Dear Helaine: I’m self-employed and decided to take out some life insurance for my wife that doubled as an investment vehicle. It was explained to me that one advantage of it is that it’s permanent, rather than term, and as someone who is self-employed and in my late 30s, it’s helpful to have this locked in early.

My concern is that this appears to be a pretty inefficient investment vehicle. At the beginning of the year -- my third -- I had an accumulated balance of $566. This year I had a premium of $225 a month, and only wound up with an accumulating value of about $1,500. Is this a foolish product, or should I stick with it while investing in other retirement vehicles, like a Roth IRA? -- What to Do?

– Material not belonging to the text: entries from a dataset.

[src/design/ahf_pkg.sv]
// Package for the ASCII hex sample framer: command kinds, characters, lengths.
// Assumes one system clock; no timing constants are needed.
package ahf_pkg;

  typedef enum logic [2:0] {
    AHF_CMD_BYTE_WAVE,
    AHF_CMD_BYTE_BAR,
    AHF_CMD_WORD_BOTH,
    AHF_CMD_WORD_WAVE,
    AHF_CMD_WORD_BAR
  } ahf_cmd_type;

  localparam logic [7:0] AHF_CH_CR = 8'h0d;
  localparam logic [7:0] AHF_CH_LF = 8'h0a;
  localparam logic [7:0] AHF_CH_COMMA = 8'h2c;
  localparam logic [7:0] AHF_CH_COLON = 8'h3a;
  localparam logic [7:0] AHF_CH_EQUAL = 8'h3d;
  localparam logic [7:0] AHF_CH_W = 8'h57;
  localparam logic [7:0] AHF_CH_Z = 8'h5a;
  localparam logic [7:0] AHF_CH_Y = 8'h59;
  localparam logic [7:0] AHF_CH_X = 8'h58;
  localparam logic [7:0] AHF_CH_A = 8'h41;
  localparam logic [7:0] AHF_CH_B = 8'h42;
  localparam logic [7:0] AHF_CH_C = 8'h43;
  localparam logic [7:0] AHF_CH_D = 8'h44;
  localparam logic [7:0] AHF_CH_ZERO = 8'h30;
  localparam logic [7:0] AHF_CH_ALPHA_OFS = 8'h37;

  // Characters in one field, including its letter or separator slot
  localparam logic [2:0] AHF_BYTE_FIELD_LEN = 3'h3;
  localparam logic [2:0] AHF_WORD_FIELD_LEN = 3'h5;
  localparam logic [1:0] AHF_LAST_FIELD = 2'h3;

endpackage : ahf_pkg

[src/design/ahf_framer.sv]
// Functional notes
// - Each value is sent as ASCII hex: two digits for bytes, four for words.
// - Every command ends with carriage return then line feed.
// - Byte waveform command: W, Z, Y, X, each followed by two digits.
// - Byte bar command: A, B, C, D, each followed by two digits.
// - Combined word command: four four-digit fields separated by commas.
// - Waveform word command: four four-digit fields separated by colons.
// - Bar word command: four four-digit fields separated by equals signs.
// - Every command carries all four channels; partial updates are never sent.
//
// Top of the ASCII hex sample framer. Takes a set of four samples plus a command
// kind and streams the text to a byte-wide transmitter with valid/ready.
// Assumes the transmitter holds tx_ready meaningful every cycle.
`timescale 1ns/1ps
module ahf_framer (
  input wire logic mclk,                 // System clock, 125 MHz
  input wire logic rstn,                 // Synchronous reset, active low
  input wire logic req_valid,            // Sample set offered
  input wire ahf_pkg::ahf_cmd_type req_cmd, // Command kind
  input wire logic [15:0] req_s0,        // First field value
  input wire logic [15:0] req_s1,        // Second field value
  input wire logic [15:0] req_s2,        // Third field value
  input wire logic [15:0] req_s3,        // Fourth field value
  output logic req_ready,                // Framer idle, set taken when valid
  input wire logic tx_ready,             // Transmitter takes a character
  output logic tx_valid,                 // Character on tx_data
  output logic [7:0] tx_data             // ASCII character
);
  import ahf_pkg::*;

  typedef enum {
    ST_IDLE,
    ST_LEAD,
    ST_DIGIT,
    ST_CONV,
    ST_CR,
    ST_LF
  } ahf_state_type;

  ahf_state_type state_reg, state_next;
  ahf_cmd_type cmd_reg, cmd_next;
  logic [63:0] vals_reg, vals_next;
  logic [1:0] field_reg, field_next;
  logic [1:0] digit_reg, digit_next;
  logic tx_valid_reg, tx_valid_next;
  logic [7:0] tx_data_reg, tx_data_next;
  logic req_ready_reg, req_ready_next;
  logic [3:0] nibble;
  logic [7:0] hex_char;
  logic is_byte;
  logic [7:0] lead_char;
  logic [1:0] last_digit;
  logic is_byte_next;
  logic lead_out_reg, lead_out_next;

  assign is_byte = (cmd_reg == AHF_CMD_BYTE_WAVE) || (cmd_reg == AHF_CMD_BYTE_BAR);
  assign is_byte_next = (cmd_next == AHF_CMD_BYTE_WAVE) || (cmd_next == AHF_CMD_BYTE_BAR);
  assign last_digit = is_byte ? 2'h1 : 2'h3;

  // Nibble of the values about to be registered, so the registered digit
  // always belongs to the current field and digit counters
  always_comb begin
    if (is_byte_next) begin
      nibble = digit_next[0] ? vals_next[59:56] : vals_next[63:60];
    end else begin
      nibble = vals_next[63:60];
    end
  end

  ahf_hex_digit u_hex (
    .mclk(mclk),
    .nibble(nibble),
    .ascii(hex_char)
  );

  // Leading letter or separator of the current field
  always_comb begin
    lead_char = AHF_CH_COMMA;
    unique case (cmd_reg)
      AHF_CMD_BYTE_WAVE: begin
        unique case (field_reg)
          2'h0: lead_char = AHF_CH_W;
          2'h1: lead_char = AHF_CH_Z;
          2'h2: lead_char = AHF_CH_Y;
          2'h3: lead_char = AHF_CH_X;
        endcase
      end
      AHF_CMD_BYTE_BAR: begin
        unique case (field_reg)
          2'h0: lead_char = AHF_CH_A;
          2'h1: lead_char = AHF_CH_B;
          2'h2: lead_char = AHF_CH_C;
          2'h3: lead_char = AHF_CH_D;
        endcase
      end
      AHF_CMD_WORD_BOTH: lead_char = AHF_CH_COMMA;
      AHF_CMD_WORD_WAVE: lead_char = AHF_CH_COLON;
      AHF_CMD_WORD_BAR: lead_char = AHF_CH_EQUAL;
      default: lead_char = AHF_CH_COMMA;
    endcase
  end

  always_comb begin
    state_next = state_reg;
    cmd_next = cmd_reg;
    vals_next = vals_reg;
    field_next = field_reg;
    digit_next = digit_reg;
    tx_valid_next = tx_valid_reg;
    tx_data_next = tx_data_reg;
    req_ready_next = req_ready_reg;
    lead_out_next = lead_out_reg;
    unique case (state_reg)
      ST_IDLE: begin
        if (req_valid && req_ready_reg) begin
          // Whole set latched at once so no partial update can escape
          cmd_next = req_cmd;
          if ((req_cmd == AHF_CMD_BYTE_WAVE) || (req_cmd == AHF_CMD_BYTE_BAR)) begin
            vals_next = {req_s0[7:0], req_s1[7:0], req_s2[7:0], req_s3[7:0], 32'h0};
          end else begin
            vals_next = {req_s0, req_s1, req_s2, req_s3};
          end
          field_next = 2'h0;
          digit_next = 2'h0;
          req_ready_next = 1'b0;
          state_next = ST_LEAD;
        end
      end
      ST_LEAD: begin
        // Word commands have no character before their first field
        if (!is_byte && field_reg == 2'h0) begin
          state_next = ST_CONV;
        end else begin
          tx_valid_next = 1'b1;
          tx_data_next = lead_char;
          lead_out_next = 1'b1;
          state_next = ST_DIGIT;
        end
      end
      ST_CONV: begin
        // Wait one cycle for the registered digit
        tx_valid_next = 1'b1;
        tx_data_next = hex_char;
        lead_out_next = 1'b0;
        state_next = ST_DIGIT;
      end
      ST_DIGIT: begin
        // A character is held until the transmitter takes it
        if (tx_ready) begin
          tx_valid_next = 1'b0;
          state_next = ST_CONV;
        end
      end
      ST_CR: begin
        if (tx_ready) begin
          tx_valid_next = 1'b1;
          tx_data_next = AHF_CH_LF;
          state_next = ST_LF;
        end
      end
      ST_LF: begin
        if (tx_ready) begin
          tx_valid_next = 1'b0;
          req_ready_next = 1'b1;
          state_next = ST_IDLE;
        end
      end
    endcase
    // Digit bookkeeping: a taken hex digit advances digit/field counters
    // A flag, not a data compare: the bar letters A-D are also hex digits
    if (state_reg == ST_DIGIT && tx_ready && tx_valid_reg && !lead_out_reg) begin
      if (digit_reg == last_digit) begin
        digit_next = 2'h0;
        if (is_byte) begin
          vals_next = {vals_reg[55:0], 8'h0};
        end else begin
          vals_next = {vals_reg[59:0], 4'h0};
        end
        if (field_reg == AHF_LAST_FIELD) begin
          tx_valid_next = 1'b1;
          tx_data_next = AHF_CH_CR;
          state_next = ST_CR;
        end else begin
          field_next = field_reg + 2'h1;
          state_next = ST_LEAD;
        end
      end else begin
        digit_next = digit_reg + 2'h1;
        if (!is_byte) begin
          vals_next = {vals_reg[59:0], 4'h0};
        end
        state_next = ST_CONV;
      end
    end
  end

  always_ff @(posedge mclk) begin
    if (!rstn) begin
      state_reg <= ST_IDLE;
      cmd_reg <= AHF_CMD_BYTE_WAVE;
      vals_reg <= 64'h0;
      field_reg <= 2'h0;
      digit_reg <= 2'h0;
      tx_valid_reg <= 1'b0;
      tx_data_reg <= 8'h00;
      req_ready_reg <= 1'b1;
      lead_out_reg <= 1'b0;
    end else begin
      state_reg <= state_next;
      cmd_reg <= cmd_next;
      vals_reg <= vals_next;
      field_reg <= field_next;
      digit_reg <= digit_next;
      tx_valid_reg <= tx_valid_next;
      tx_data_reg <= tx_data_next;
      req_ready_reg <= req_ready_next;
      lead_out_reg <= lead_out_next;
    end
  end

  assign tx_valid = tx_valid_reg;
  assign tx_data = tx_data_reg;
  assign req_ready = req_ready_reg;

  // Assertions
  a_hold_until_taken: assert property (@(posedge mclk) disable iff (!rstn)
    tx_valid && !tx_ready |=> tx_valid && $stable(tx_data))
    else $error("character dropped before ready");
  a_lf_after_cr: assert property (@(posedge mclk) disable iff (!rstn)
    tx_valid && tx_ready && tx_data == AHF_CH_CR |=> tx_valid && tx_data == AHF_CH_LF)
    else $error("carriage return not followed by line feed");
  a_idle_after_lf: assert property (@(posedge mclk) disable iff (!rstn)
    tx_valid && tx_ready && tx_data == AHF_CH_LF |=> req_ready && !tx_valid)
    else $error("framer not idle after line feed");
  a_upper_hex: assert property (@(posedge mclk) disable iff (!rstn)
    state_reg == ST_CONV |=> !(tx_data inside {[8'h61:8'h66]}))
    else $error("lower case digit emitted");
  a_no_take_busy: assert property (@(posedge mclk) disable iff (!rstn)
    !req_ready |-> state_reg != ST_IDLE)
    else $error("busy flag while idle");
  a_byte_lead_w: assert property (@(posedge mclk) disable iff (!rstn)
    req_valid && req_ready && req_cmd == AHF_CMD_BYTE_WAVE |=> ##1 tx_valid && tx_data == AHF_CH_W)
    else $error("waveform byte command not led by W");
  a_byte_lead_a: assert property (@(posedge mclk) disable iff (!rstn)
    req_valid && req_ready && req_cmd == AHF_CMD_BYTE_BAR |=> ##1 tx_valid && tx_data == AHF_CH_A)
    else $error("bar byte command not led by A");
  a_word_sep: assert property (@(posedge mclk) disable iff (!rstn)
    tx_valid && cmd_reg == AHF_CMD_WORD_WAVE |-> tx_data != AHF_CH_COMMA
    && tx_data != AHF_CH_EQUAL)
    else $error("wrong separator in waveform word command");
  c_byte_cmd: cover property (@(posedge mclk) req_valid && req_ready && req_cmd == AHF_CMD_BYTE_WAVE);
  c_word_cmd: cover property (@(posedge mclk) req_valid && req_ready && req_cmd == AHF_CMD_WORD_BOTH);
  c_stall: cover property (@(posedge mclk) tx_valid && !tx_ready);

endmodule : ahf_framer

[src/design/ahf_hex_digit.sv]
// Nibble to upper-case ASCII hex digit, registered.
// Assumes the caller samples the result one cycle after presenting the nibble.
`timescale 1ns/1ps
module ahf_hex_digit (
  input wire logic mclk,         // System clock
  input wire logic [3:0] nibble, // Value to convert
  output logic [7:0] ascii       // Registered ASCII digit
);
  import ahf_pkg::*;

  logic [7:0] ascii_next;

  always_comb begin
    if (nibble < 4'ha) begin
      ascii_next = AHF_CH_ZERO + {4'h0, nibble};
    end else begin
      ascii_next = AHF_CH_ALPHA_OFS + {4'h0, nibble};
    end
  end

  always_ff @(posedge mclk) begin
    ascii <= ascii_next;
  end

endmodule : ahf_hex_digit

[config.mk]
export PLATFORM = sky130hd
export DESIGN_NAME = ahf_framer
export DESIGN_NICKNAME = d
export VERILOG_FILES = /design/src/design/ahf_pkg.sv /design/src/design/ahf_framer.sv /design/src/design/ahf_hex_digit.sv
export SDC_FILE = /design/constraint.sdc
export NUM_CORES = 1
export LEC_CHECK = 0
export ABC_AREA = 1
export BUFFER_PORTS_ARGS = -buffer_cell sky130_fd_sc_hd__buf_4
export CORE_ASPECT_RATIO = 0.8
export CORE_MARGIN = 1.5
export CORE_UTILIZATION = 58
export DETAILED_ROUTE_END_ITERATION = 10
export HOLD_SLACK_MARGIN = 0.12
export PLACE_DENSITY_LB_ADDON = 0.12
export SYNTH_ARGS = -nofsm -noshare
export SYNTH_HDL_FRONTEND = slang
export SYNTH_HIERARCHICAL = 1
export SYNTH_SLANG_ARGS = --single-unit
[constraint.sdc]
create_clock -name mclk -period 2.7 [get_ports mclk]
set_input_delay 0.54 -clock mclk [delete_from_list [all_inputs] [get_ports mclk]]
set_output_delay 0.54 -clock mclk [all_outputs]
set_load 0.005 [all_outputs]
==> impl_metrics.toml, run 1 <==
[global_routing]
grt_max_degree = 84
antenna_found_initial = 0
grt_pass1_vias = 5487
grt.total_usage_pct = 31.9
grt_pass1_wl_um = 27000
overflow = 0

[cts]
ctsRootBufferMaster = "clkbuf_16"
cts_buffers = 9
worstSkewPairLatency_ns = 0.34
clock_sinks = 92
ctsHtreeMaxLevel = 3
ctsLongestPathBuffers = 2
clk_pin_slew_worst_paths_ns = 0.06
cts_setup_buffers = 0
tritoncts = "yes"

[logic_synthesis]
yosys_warnings = 6
ys_seq_elements = 92
synthFlopType = "dfxtp_1"
synthesis.area_mm2 = 0.00577
ys_top_cells_by_count = "nand2_1 (469), inv_1 (94), dfxtp_1 (92)"
yosys.area.top_type = "dfxtp_1"
synth_edf_count = 0
syn_inst = 977
synth_area_leaders = "dfxtp_1 (32%), nand2_1 (31%), inv_1 (6.1%), nand3_1 (5.1%), a21oi_1 (4.5%)"
synth_most_common_cell = "nand2_1"
async_reset_ff_share_pct = 0
synth_cell_types = 28
avgSynthCellArea_um2 = 5.90
ys_seq_area_share_pct = 31.9
mappedNetlistNets = 1054
yosysTopAreaCellShare_pct = 31.9

[setup_path]
reg2reg_depth = 16
critPathBufInv = 5
cpMaxStageDelayCell = "dfxtp_1"
reg2reg_to = "u_hex/ascii[4]$_SDFF_PN1_"
cpMostUsedCell = "nand2_1"
timing.rr.start = "state_reg[0]$_SDFFE_PN0P_"
worstPathMaxFanout = 6
critical_path_required_ns = 2.93
cp_data_arrival_time_ns = 2.61
ff2ff_setup_slack_ns = 0.32
path_delay_family = "simple AND/OR/NAND/NOR gates"
crit_path_end_kind = "flop"
worst_setup_path_start_kind = "flop"
path_class = "reg -> reg"
path_cells = "inv_1, nand2_1, nor2_1, nand2_1, nand2_1, nor2_1, nand2_1, inv_1, nand2_1, nand2_1, inv_2, ha_1, inv_1, nor2_1, nor2_2, inv_1"
critPathMaxStageDelay_ns = 0.52

[layout]
finalNonFillerCells = 1171
fin_area_mm2 = 0.00668
syn_to_final_growth_pct = 15.8
n_antenna_cell = 0
final_nets = 1107
largest_register_ffs = 64
drive_above_1_share_pct = 12.8

[floorplanning]
die_h_um = 92.2
ioPinCount = 81
start_util_pct = 59.8
core_mm2 = 0.00965
die-area_mm2 = 0.0106
placementRows = 32
fp.dieW_um = 114

[route]
via_per_inst = 5.38
route.vias.total = 6295
drc = 0
drtIter0Drc = 711
drt_pass1_iterations = 5
routedWlPerCell_um = 14.1
ant_nets = 0
drt-total-wl_um = 16500

[flow_run]
cap_violations = 0

[timing]
holdWs_ns = 0.469
grt_setup_unrepaired = "false"
finClkSkew_ns = 0.00699
worst_pin_slew_ns = 1.00
hold_viol_final = 0
slew_violations = 0
fin_crit_sh_pct = 88.0
slew-limit-headroom_pct = 33.0
finalSetupViolCount = 0
fin_setup_tns_ns = 0
fmax_mhz = 421
post-route-min-period_ns = 2.38

[place]
hpwl_um = 11400
port-buffer-count = 80
gp_congestion = 0.940
dpl.cell_count = 1155
post_dp_cell_area_mm2 = 0.00637

[min_path]
min_to = "lead_out_reg$_SDFFE_PN0P_"
holdPathStages = 2
hold_path.startpoint = "lead_out_reg$_SDFFE_PN0P_"
hold_path_class = "reg -> reg"

[power_and_ir_drop]
peakVddDrop_uv = 356
power_density_mw_per_mm2 = 607
leakage_nw = 3.37

[status]
outcome = "finished clean"
## cell usage in the layout (no fill, tap or decap), types with 4 or more instances in the layout
| cell | instances |
|---|---|
| inv_1 | 94 |
| ha_1 | 6 |
| dfxtp_1 | 91 |
| nor2_4 | 6 |
| o211ai_1 | 26 |
| a211oi_1 | 4 |
| a21oi_1 | 52 |
| nand3_1 | 59 |
| clkbuf_16 | 9 |
| nand2_1 | 469 |
| nor2_1 | 38 |
| buf_4 | 95 |
| inv_2 | 4 |
| o22ai_1 | 30 |
| o21ai_0 | 25 |
| nand2_2 | 5 |
## worst min-delay path, stage by stage (launching register included)
cell	delay (ns)
dfxtp_1	0.31
nand2_1	0.06
a21oi_1	0.05
## repair_timing
action | in CTS | in global routing
setup endpoints to repair | 0 | 1
hold buffers | 0 | 0
gates resized for setup | 0 | 1
## cells by family after synthesis
logic type / share of synthesized area (%)
and+or+nand+nor: 40.6
buffers and inverters: 11.6
AOI/OAI and AO/OA: 14.5
DFF: 31.9
adders and majority gates: 1.30
other: 0.0650
## through the flow
step	setup WS (ns)	util (%)	power (mW)
floorplan	0.661	-	2.43
global placement	0.328	66.0	2.74
detailed placement	0.230	66.0	2.75
CTS	0.313	69.2	4.04
global route	0.106	69.2	4.29
finish	0.324	69.2	4.05
## worst max path at each step
stage | start | to | slack (ns) | cells past startpoint
finish | state_reg[0]$_SDFFE_PN0P_ | u_hex/ascii[4]$_SDFF_PN1_ | 0.32 | 16
global route | state_reg[0]$_SDFFE_PN0P_ | u_hex/ascii[4]$_SDFF_PN1_ | 0.11 | 16
CTS | state_reg[1]$_SDFFE_PN0P_ | u_hex/ascii[4]$_SDFF_PN1_ | 0.31 | 16
detailed placement | tx_ready | u_hex/ascii[4]$_SDFF_PN1_ | 0.23 | 15
global placement | req_cmd[1] | u_hex/ascii[4]$_SDFF_PN1_ | 0.33 | 16
floorplan | req_valid | u_hex/ascii[4]$_SDFF_PN1_ | 0.66 | 16
## layout make-up
class	instances	area [um2]
repair buffers	96	733
clock buffers	12	256
well taps	136	170
clock inverters	4	47.5
fillers	907	2970
inverters	98	368
flip-flops and latches	92	1840
multi-input cells	733	3260
## layer usage
layer | track usage (%) | wire, um | vias to the layer above
li1 | - | - | 3179
met1 | 47.1 | 8010 | 2834
met2 | 48.0 | 7100 | 263
met3 | 5.95 | 1170 | 19
met4 | 6.67 | 185 | 0
met5 | 0 | 0 | -
## power breakdown
part           internal (mW)  total (mW)  switching (mW)
logic                  0.420        1.10           0.681
registers               1.53        1.65           0.122
clock network          0.766        1.30           0.535
Power figures use the tool's default switching activity.
==> inputs of run 2 (changes only) <==
--- a/config.mk
+++ b/config.mk
@@ -9,7 +9,7 @@
 export BUFFER_PORTS_ARGS = -buffer_cell sky130_fd_sc_hd__buf_4
 export CORE_ASPECT_RATIO = 0.8
 export CORE_MARGIN = 1.5
-export CORE_UTILIZATION = 58
+export CORE_UTILIZATION = 59
 export DETAILED_ROUTE_END_ITERATION = 10
 export HOLD_SLACK_MARGIN = 0.12
 export PLACE_DENSITY_LB_ADDON = 0.12
==> constraint.sdc (replaced) <==
create_clock -name mclk -period 2.9 [get_ports mclk]
set_input_delay 0.58 -clock mclk [delete_from_list [all_inputs] [get_ports mclk]]
set_output_delay 0.58 -clock mclk [all_outputs]
set_load 0.005 [all_outputs]
==> impl_metrics.toml, run 2 (same netlist as run 1, synthesis figures left out) <==
[setup_path]
cpMaxStageDelayCell = "dfxtp_1"
crit_path_end_kind = "flop"
cp_data_arrival_time_ns = 2.67
critical_path_required_ns = 3.14
worst_setup_path_start_kind = "flop"
reg2reg_to = "u_hex/ascii[4]$_SDFF_PN1_"
critPathBufInv = 5
worstPathMaxFanout = 10
path_class = "reg -> reg"
ff2ff_setup_slack_ns = 0.47
timing.rr.start = "state_reg[1]$_SDFFE_PN0P_"
cpMostUsedCell = "nand2_1"
reg2reg_depth = 16
path_delay_family = "simple AND/OR/NAND/NOR gates"
path_cells = "inv_1, nand2_1, nor2_1, nand2_1, nand2_1, nor2_1, nand2_1, inv_1, nand2_1, nand2_1, inv_2, ha_1, inv_1, nor2_1, nor2_2, inv_1"
critPathMaxStageDelay_ns = 0.59

[timing]
finalSetupViolCount = 0
slew_violations = 0
slew-limit-headroom_pct = 41.3
fin_crit_sh_pct = 83.8
finClkSkew_ns = 0.00788
worst_pin_slew_ns = 0.879
grt_setup_unrepaired = "false"
hold_viol_final = 0
worst_slack_ns = 0.470
fmax_mhz = 411
fin_setup_tns_ns = 0
post-route-min-period_ns = 2.43

[layout]
largest_register_ffs = 64
final_nets = 1106
final_common_cell = "nand2_1"
n_antenna_cell = 0
finalNonFillerCells = 1153
syn_to_final_growth_pct = 14.6
drive_above_1_share_pct = 12.7
final_cell_mix = "nand2_1 (469), buf_4 (95), inv_1 (94), dfxtp_1 (92), nand3_1 (59)"

[floorplanning]
die-area_mm2 = 0.0104
fp.dieW_um = 114
start_util_pct = 60.3
placementRows = 32
ioPinCount = 81
core_mm2 = 0.00957
die_h_um = 91.4

[min_path]
min_to = "lead_out_reg$_SDFFE_PN0P_"
hold_path_class = "reg -> reg"
holdPathStages = 2
hold_path.startpoint = "lead_out_reg$_SDFFE_PN0P_"

[global_routing]
grt.total_usage_pct = 32.7
antenna_found_initial = 0
grt_pass1_vias = 5565
grt_max_degree = 56
grt_pass1_wl_um = 27200
overflow = 0

[route]
drt_pass1_iterations = 6
routedWlPerCell_um = 14.4
drtIter0Drc = 815
drc = 0
drt-total-wl_um = 16600
ant_nets = 0
via_per_inst = 5.48
route.vias.total = 6316

[cts]
post_cts_resized = 0
clk_pin_slew_worst_paths_ns = 0.07
cts_buffers = 9
cts_setup_buffers = 0
ctsRootBufferMaster = "clkbuf_16"
ctsLongestPathBuffers = 2
worstSkewPairLatency_ns = 0.35
clock_sinks = 92
tritoncts = "yes"
ctsHtreeMaxLevel = 3
holdBufCountCts = 0

[power_and_ir_drop]
peakVddDrop_uv = 378
leakage_nw = 3.34
power_density_mw_per_mm2 = 557

[flow_run]
cap_violations = 0

[place]
port-buffer-count = 80
hpwl_um = 11600
gp_congestion = 0.922
pre_cts_slack_ns = 0.412
dpl.cell_count = 1137

[status]
outcome = "finished clean"
-- run 2: area by class of cell --
| type | count | area [um2] |
|---|---|---|
| fillers | 922 | 2960 |
| repair buffers | 95 | 713 |
| multi-input cells | 733 | 3260 |
| clock buffers | 10 | 239 |
| inverters | 98 | 368 |
| clock inverters | 6 | 38.8 |
| flip-flops and latches | 92 | 1840 |
| well taps | 119 | 149 |
-- run 2: through the flow --
| step | power, mW | hold slack, ns | cell area [um2] | utilization, % |
|---|---|---|---|---|
| after floorplan | 2.26 | 0.439 | 5770 | - |
| after global placement | 2.54 | 0.453 | 6330 | 66.2 |
| after detailed placement | 2.56 | 0.457 | 6330 | 66.2 |
| after CTS | 3.67 | 0.469 | 6610 | 69.1 |
| after global routing | 3.89 | 0.490 | 6610 | 69.1 |
| final | 3.68 | 0.470 | 6610 | 69.1 |
-- run 2: metal layers --
layer  part of all wire [%]  track usage [%]  wire, um  up-vias
met3                    9.0             5.07      1490       15
met2                     43             49.1      7140      276
li1                       -                -         -     3182
met4                    1.2             7.29       192        0
met5                      0                0         0        -
met1                     47             48.9      7760     2843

Dear What to Do: When my dad goes to a movie and he doesn’t like it, he’s not very patient. He gets up and leaves almost immediately. His reasoning? The money is already gone. He can either waste another hour of his life miserable, or he can get up and leave and get on with his day. I’m afraid you are at the same juncture here.

This is not a good investment, and it’s almost certainly not a particularly good life insurance policy either. If you need life insurance, you should have term life insurance. It’s significantly less expensive than whole life, which is what you are currently paying for.

You can get a term policy for 30 years, which is likely all you will need. Life insurance is meant to replace your work income, and when you retire, that will presumably no longer be necessary. Then take the cost difference on the two offerings and invest that for retirement via a Roth IRA.

As for whole life, it’s pitched as a way of protecting your loved ones while still setting money aside for retirement. In fact, you’ll pay multitudes more money for the protection, the investment options are limited, and it's often loaded with fees designed to make money for the seller and insurance company.